Each demo is useful by itself, but the real pitch is that they connect into a reviewed workflow for a medical aesthetics practice.

    Guardrails

      The right operating model is staff-reviewed automation.

      For a premium medical aesthetics practice, AI should move faster than manual work while still looking like a disciplined clinical business.

      Capture

      All leads, comments, reviews, consult forms, content sources, and photo assets enter a governed queue with source IDs.

      Draft

      AI drafts summaries, campaign variants, replies, reminders, and coordinator handoffs with source links and confidence notes.

      Review

      Staff or clinician approves anything patient-facing, PHI-bearing, testimonial-related, or clinically adjacent.

      Route

      Urgent symptoms, post-op concerns, angry reviews, contraindications, and pricing exceptions route to humans.

      Measure

      Dashboards show response speed, booking, consult conversion, no-shows, member behavior, retail attach, and content attribution.

      Govern

      Vendors, BAAs, consent scope, audit trails, retention, deletion, and model boundaries are tracked before expansion.

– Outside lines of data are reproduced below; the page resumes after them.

===== src/rtl/fifo_arb_pkg.sv =====
// Shared definitions for the FIFO write-side round-robin arbiter.
// Holds the FSM encoding and the tag-width helper.
package fifo_arb_pkg;

    typedef enum logic {
        ST_IDLE  = 1'b0,
        ST_BURST = 1'b1
    } arb_state_e;

    // A two-producer configuration still needs a one-bit tag.
    function automatic int id_width(input int n);
        return (n > 2) ? $clog2(n) : 1;
    endfunction

endpackage


===== src/rtl/rr_pri_enc.sv =====
// Rotating priority encoder: returns the first set request after lptr,
// wrapping explicitly so non-power-of-two request counts work.
module rr_pri_enc #(
    parameter int P_N    = 4,
    parameter int P_ID_W = 2
) (
    input  logic [P_N-1:0]    req,
    input  logic [P_ID_W-1:0] lptr,
    output logic              found,
    output logic [P_ID_W-1:0] cand
);

    logic [P_ID_W-1:0] idx;

    always_comb begin
        found = 1'b0;
        cand  = '0;
        idx   = lptr;
        for (int off = 0; off < P_N; off++) begin
            idx = (idx == P_ID_W'(P_N - 1)) ? '0 : idx + P_ID_W'(1);
            if (!found && req[idx]) begin
                found = 1'b1;
                cand  = idx;
            end
        end
    end

endmodule


===== src/rtl/fifo_wr_rr_arb.sv =====
// Round-robin arbiter sharing one FIFO write port among producers, granting
// bursts of up to P_BURST beats and tagging each word with its source ID.
module fifo_wr_rr_arb
    import fifo_arb_pkg::*;
#(
    parameter int P_NUM_REQ = 4,
    parameter int P_DATA_W  = 8,
    parameter int P_BURST   = 4,
    localparam int P_ID_W   = id_width(P_NUM_REQ)
) (
    input  logic                          clk,
    input  logic                          rst_n,
    input  logic [P_NUM_REQ-1:0]          i_req_valid,
    input  logic [P_NUM_REQ*P_DATA_W-1:0] i_req_data,
    output logic [P_NUM_REQ-1:0]          o_req_ready,
    output logic                          o_fifo_wr_en,
    output logic [P_ID_W+P_DATA_W-1:0]    o_fifo_data,
    input  logic                          i_fifo_full,
    output logic                          o_busy
);

    localparam int CNT_W = $clog2(P_BURST + 1);

    arb_state_e        state, state_n;
    logic [P_ID_W-1:0] owner, owner_n;
    logic [P_ID_W-1:0] lptr, lptr_n;
    logic [CNT_W-1:0]  cnt, cnt_n;
    logic              found;
    logic [P_ID_W-1:0] cand;
    logic [P_ID_W-1:0] sel;
    logic              xfer;

    rr_pri_enc #(
        .P_N    (P_NUM_REQ),
        .P_ID_W (P_ID_W)
    ) u_pri_enc (
        .req   (i_req_valid),
        .lptr  (lptr),
        .found (found),
        .cand  (cand)
    );

    always_ff @(posedge clk) begin
        if (!rst_n) begin
            state <= ST_IDLE;
            owner <= '0;
            lptr  <= P_ID_W'(P_NUM_REQ - 1);
            cnt   <= '0;
        end else begin
            state <= state_n;
            owner <= owner_n;
            lptr  <= lptr_n;
            cnt   <= cnt_n;
        end
    end

    // Leaving BURST needs no pointer update: lptr already equals the owner,
    // so the released producer drops to lowest priority.
    always_comb begin
        state_n = state;
        owner_n = owner;
        lptr_n  = lptr;
        cnt_n   = cnt;
        case (state)
            ST_IDLE: begin
                if (xfer) begin
                    owner_n = cand;
                    lptr_n  = cand;
                    if (P_BURST > 1) begin
                        cnt_n   = CNT_W'(1);
                        state_n = ST_BURST;
                    end
                end
            end
            ST_BURST: begin
                if (xfer) begin
                    if (int'(cnt) + 1 == P_BURST) begin
                        cnt_n   = '0;
                        state_n = ST_IDLE;
                    end else begin
                        cnt_n = cnt + CNT_W'(1);
                    end
                end else if (!i_req_valid[owner]) begin
                    cnt_n   = '0;
                    state_n = ST_IDLE;
                end
            end
            default: state_n = ST_IDLE;
        endcase
    end

    always_comb begin
        o_req_ready = '0;
        o_busy      = 1'b0;
        sel         = (state == ST_BURST) ? owner : cand;
        if (rst_n) begin
            case (state)
                ST_IDLE: begin
                    if (found && !i_fifo_full) o_req_ready[cand] = 1'b1;
                end
                ST_BURST: begin
                    o_busy = 1'b1;
                    if (i_req_valid[owner] && !i_fifo_full) o_req_ready[owner] = 1'b1;
                end
                default: ;
            endcase
        end
        xfer         = |o_req_ready;
        o_fifo_wr_en = xfer;
        o_fifo_data  = xfer ? {sel, i_req_data[int'(sel)*P_DATA_W +: P_DATA_W]} : '0;
    end

endmodule


===== config.mk =====
export PLATFORM = sky130hd
export DESIGN_NAME = fifo_wr_rr_arb
export DESIGN_NICKNAME = d
export VERILOG_FILES = /design/src/rtl/fifo_arb_pkg.sv /design/src/rtl/rr_pri_enc.sv /design/src/rtl/fifo_wr_rr_arb.sv
export SDC_FILE = /design/constraint.sdc
export NUM_CORES = 1
export LEC_CHECK = 0
export CAP_MARGIN = 25
export CORE_MARGIN = 1.5
export CORE_UTILIZATION = 45
export CTS_CLUSTER_SIZE = 40
export DETAILED_ROUTE_END_ITERATION = 10
export PLACE_DENSITY = 0.84
export SETUP_SLACK_MARGIN = 0.15
export SYNTH_ARGS = -nofsm -noshare
export SYNTH_HDL_FRONTEND = slang
export SYNTH_SLANG_ARGS = --single-unit
export TNS_END_PERCENT = 30

===== constraint.sdc =====
create_clock -name clk -period 5.3 [get_ports clk]
set_input_delay 0.53 -clock clk [delete_from_list [all_inputs] [get_ports clk]]
set_output_delay 0.53 -clock clk [all_outputs]
set_load 0.05 [all_outputs]

==> summary.md, run 1 <==
| Metric | Value |
|---|---|
| Outcome | finished clean |
| Startpoint class of the critical path | register |
| Crit path max-delay cell type | clkdlybuf4s50_1 |
| Diodes inserted | 0 |
| Total I/O pin count | 55 |
| Max_cap viols | 0 |
| Fillers | 219 |
| Placed cell count | 233 |
| I/O Buffers | 54 |
| Hold Path Depth | 2 |
| Pwr dens | 220 nW/µm² |
| Area delta synth->final | 40.3% |
| Root Buffer | clkbuf_4 |
| Endpoint, Worst Hold | lptr[1]$_SDFFE_PN1P_ |
| Via count | 1400 |
| H-tree depth | 1 |
| Synth unique cells | 54 |
| RSZ-0062 raised after global routing | no |
| Final ANT Viol Nets | 0 |
| Synth Instances | 161 |
| R2R cell count | 7 |
| Pleak | 0.714 nW |
| CTS clock-pin slew for the worst setup and hold paths | 0.05 ns |
| Die Span Y | 56.6 µm |
| Clk_skew | 0.00350 ns |
| HPWL Detailed | 2730 µm |
| Number of setup violations in the final report | 0 |
| Post-Syn Area | 1290 µm² |
| Vias in the first global route | 1363 |
| R2R Setup Slk | 2.65 ns |
| Starting Density | 47.2% |
| Worst path bufs/invs | 2 |
| Worst path cell trace | ha_1 > mux4_2 > clkinv_1 > a31oi_1 > o41a_1 > or2_1 > o22ai_2 > clkdlybuf4s50_1 |
| Post-route setup TNS | 0 ns |
| Slew margin rel. | 56.7% |
| Share of the synthesized area in the top cell type | 14.7% |
| Post-cts resize count | 0 |
| WL/cell | 14.3 µm |
| Top_reg_cell synth | dfxtp_1 |
| Synth area leader | mux2i_1 |
| CORE AREA | 2730 µm² |
| Worst-skew pair later-pin latency | 0.25 ns |
| Fmax | 226 MHz |
| FF/Latch Area | 160 µm² |
| Clk sinks | 8 |
| Drt total wl | 3380 µm |
| Count leader, synth | nand2_1 |
| Drc violations | 0 |
| Placed Instance Area | 1790 µm² |
| Die Area | 3200 µm² |
| Yosys Warn Count | 0 |
| CP top delay family | buffers and inverters |
| Post-CTS Setup Repair Bufs | 0 |
| Final Hold Fails | 0 |
| Area occupied by multi-input gates | 1010 µm² |
| RR Startpoint | lptr[0]$_SDFFE_PN1P_ |
| Crit Reg-Reg Endpoint | owner[0]$_SDFFE_PN0P_ |
| Vias/cell | 5.93 |
| Clock buffer count from CTS | 3 |
| Pre-CTS setup slack | 0.994 ns |
| Most frequent cells after synthesis | nand2_1 (21), mux2i_1 (19), o21ai_0 (10) |
| Worst hold path type | reg2reg |
| Slew Viols, Final | 0 |
| Setup WS post-layout | 0.885 ns |
| Worst EP arrival | 3.89 ns |
| HP Start | lptr[1]$_SDFFE_PN1P_ |
| Gpl congestion | 0.902 |
| Final cell count without fillers | 236 |
| Design Power | 0.399 mW |
| Maximum VDD drop | 186 µV |
| EDFF count, synth | 0 |
| Clk buf depth | 2 |
| Register bit count reported by yosys | 8 |
| Finished Cell Area | 1810 µm² |
| Crit Path Class | reg2out |
| First-pass GRT wire length | 5640 µm |
| Synthesized Nets | 203 |
| Syn Area/Cell | 8.02 µm² |
| Grt ovf | 0 |
| Drt first pass iters | 4 |
| CP endpoint kind | output pin |
| Area contributors post-synth | mux2i_1 (15%), dfxtp_1 (12%), o22ai_2 (7.8%) |
| Final min period | 4.42 ns |
| Final net count | 249 |
| Antenna violations before repair | 0 |
| Post-CTS Hold Fix Bufs | 0 |
| Worst path max stage delay | 0.82 ns |
| Row Count | 19 |
| Fraction of layout instances using a drive strength above 1 | 10.7% |
| Post-synthesis sequential area ratio | 12.4% |
| Initial drt markers | 43 |
| Period utilisation layout | 83.3% |
| Largest net degree at the start of global routing | 20 |
| Worst Path Required | 4.77 ns |
| CTS tree | done |
| Die width | 56.6 µm |
| Slew @ Worst Pin | 0.649 ns |
| Worst-path fanout max | 19 |
| Gr usage total | 21.6% |
| Share of synthesized registers carrying an async set or reset | 0% |
==> per-layer routing <==
layer / vias up / track usage [%] / share of wire, %
met5: - / 0 / 0
met4: 0 / 4.08 / 0.12
met3: 2 / 5.76 / 8.5
met2: 68 / 40.7 / 52
met1: 644 / 24.2 / 40
li1: 686 / - / -
==> kinds of logic after synthesis <==
family	count (synthesis)	synth area share (%)
fa+ha+maj	3	2.91
buf+inv	23	9.50
mux	22	18.2
flops	8	12.4
simple gates	59	25.9
xor+xnor	1	0.678
compound gates	45	30.4
==> placed cells by master (no fill, tap or decap), types with 4 or more instances in the layout <==
cell | Yosys | final
o22ai_2 | 8 | 8
dfxtp_1 | 8 | 8
nand2b_1 | 4 | 4
mux2i_1 | 19 | 19
clkdlybuf4s50_1 | 0 | 54
nand2_1 | 21 | 21
o21ai_0 | 10 | 10
inv_1 | 7 | 7
nand3_1 | 8 | 8
==> flip-flops by register name (all words and copies together) (netlist names) <==
signal	flops
lptr	2
state	1
owner	2
cnt	3
==> through the flow <==
step           utilization (%)  hold slack, ns
5_1_grt                   66.3           0.518
3_5_place_dp              65.4           0.502
3_3_place_gp              65.4           0.476
2_1_floorplan                -           0.445
6_report                  66.3           0.503
4_1_cts                   66.3           0.511
==> power breakdown <==
group / internal, mW / total (mW) / switching (mW)
sequential: 0.0653 / 0.0780 / 0.0127
combinational: 0.124 / 0.274 / 0.150
clock: 0.0259 / 0.0471 / 0.0212
==> worst reg2reg max path: stages, from the launching register on <==
cell and delay, ns:
dfxtp_1 0.73, ha_1 0.57, mux4_2 0.40, clkinv_1 0.06, a31oi_1 0.08, or3_1 0.40
nand2b_1 0.19, a21boi_1 0.15
==> cell type report <==
| cell class | count | area share (%) |
|---|---|---|
| inverter | 9 | 1.86 |
| timing repair buffer | 55 | 30.2 |
| clock buffer | 3 | 1.24 |
| sequential | 8 | 8.84 |
| tap | 31 | 2.14 |
| multi-input combinational | 130 | 55.7 |
==> worst max-delay path by stage <==
stage | startpoint | to | slack, ns | cells past startpoint
finish | lptr[0]$_SDFFE_PN1P_ | o_fifo_data[7] | 0.88 | 8
global route | lptr[0]$_SDFFE_PN1P_ | o_fifo_data[5] | 0.64 | 7
CTS | lptr[0]$_SDFFE_PN1P_ | o_fifo_data[7] | 0.90 | 8
detailed placement | i_req_valid[3] | o_fifo_data[3] | 0.99 | 9
global placement | i_req_valid[3] | o_fifo_data[7] | 1.11 | 8
floorplan | i_req_valid[1] | o_req_ready[1] | 2.03 | 6
(Power assumes the default switching activity.)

      The strongest AI pitch is explicit about what AI should not do.

      In aesthetics, trust is the asset. The demo should show restraint around patient media, reviews, clinical claims, tracking, and visual expectations.

      HIPAA and tracking

      PHI workflows require BAA-backed vendors, minimum necessary access, logging, deletion terms, and careful review of website tracking technology.

      Before/after consent

      Before/after media and testimonials need usage-specific consent for website, social, ads, and internal review. AI should tag rights, not alter outcomes.

      FTC reviews

      No AI-generated patients, fake reviews, review gating, or PHI-bearing public review replies. Use AI for theme mining and reviewed response drafts.

      FDA and claims

      Device, laser, injectable, weight-loss, and skin claims need source-backed language and escalation when clinical risk appears.

      Visual simulation

      Park autonomous morphs, candidacy scoring, and outcome prediction until vendor validation, consent, and clinical review are clear.

      Brand voice

      Keep Raval's "less is more" natural-result positioning. Do not let AI turn premium restraint into volume marketing.

      Start with a 30-day reviewed pilot. Graduate to automation only after proof.

      The best first month is enough to show value without asking the practice to trust AI with clinical judgment.

      Baseline

      Pull 90 days of leads, booking outcomes, consult outcomes, cancellations, membership behavior, product sales, and content links.

      Content Ops

      Build a reviewed campaign from one high-signal Reel into captions, email, blog, FAQ, and consult-packet copy.

      Consult Prep

      Ship a synthetic pre-consult assistant plus intake summary workflow for staff review.

      Measure

      Measure response speed, draft approval, content cadence, lead-to-consult, consult-to-treatment, and membership conversion signals.

      Tonight's demo path: scorecard baseline -> Instagram intelligence -> benchmark gap -> one-Reel campaign -> guarded consult-prep mockup.

      Every visible benchmark has a source trail.

      Internal scrape stats are summarized without exposing local files. Public benchmarks point to their original pages or reports. The local Instagram scrape is refreshed through May 4 2026.

      Local Raval evidence

      • Internal Instagram export: 496 local metadata records from January 2022 through May 4 2026.
      • Internal media export: 1,434 downloaded local assets used for analysis.
      • AI analysis corpus: 496 Raval posts plus 93 benchmark posts.
      • ForumAI Raval content corpus: blogs, social posts, and emails.
      • Hosted version omits raw local files; source notes remain in the working folder.

      Practice and channel sources

      Caveats: local Instagram scrape is refreshed through May 4 2026 but does not expose a clean follower-count snapshot in the local export; patient media needs consent review before external use; benchmark read is category-learning only, not a full business-performance audit.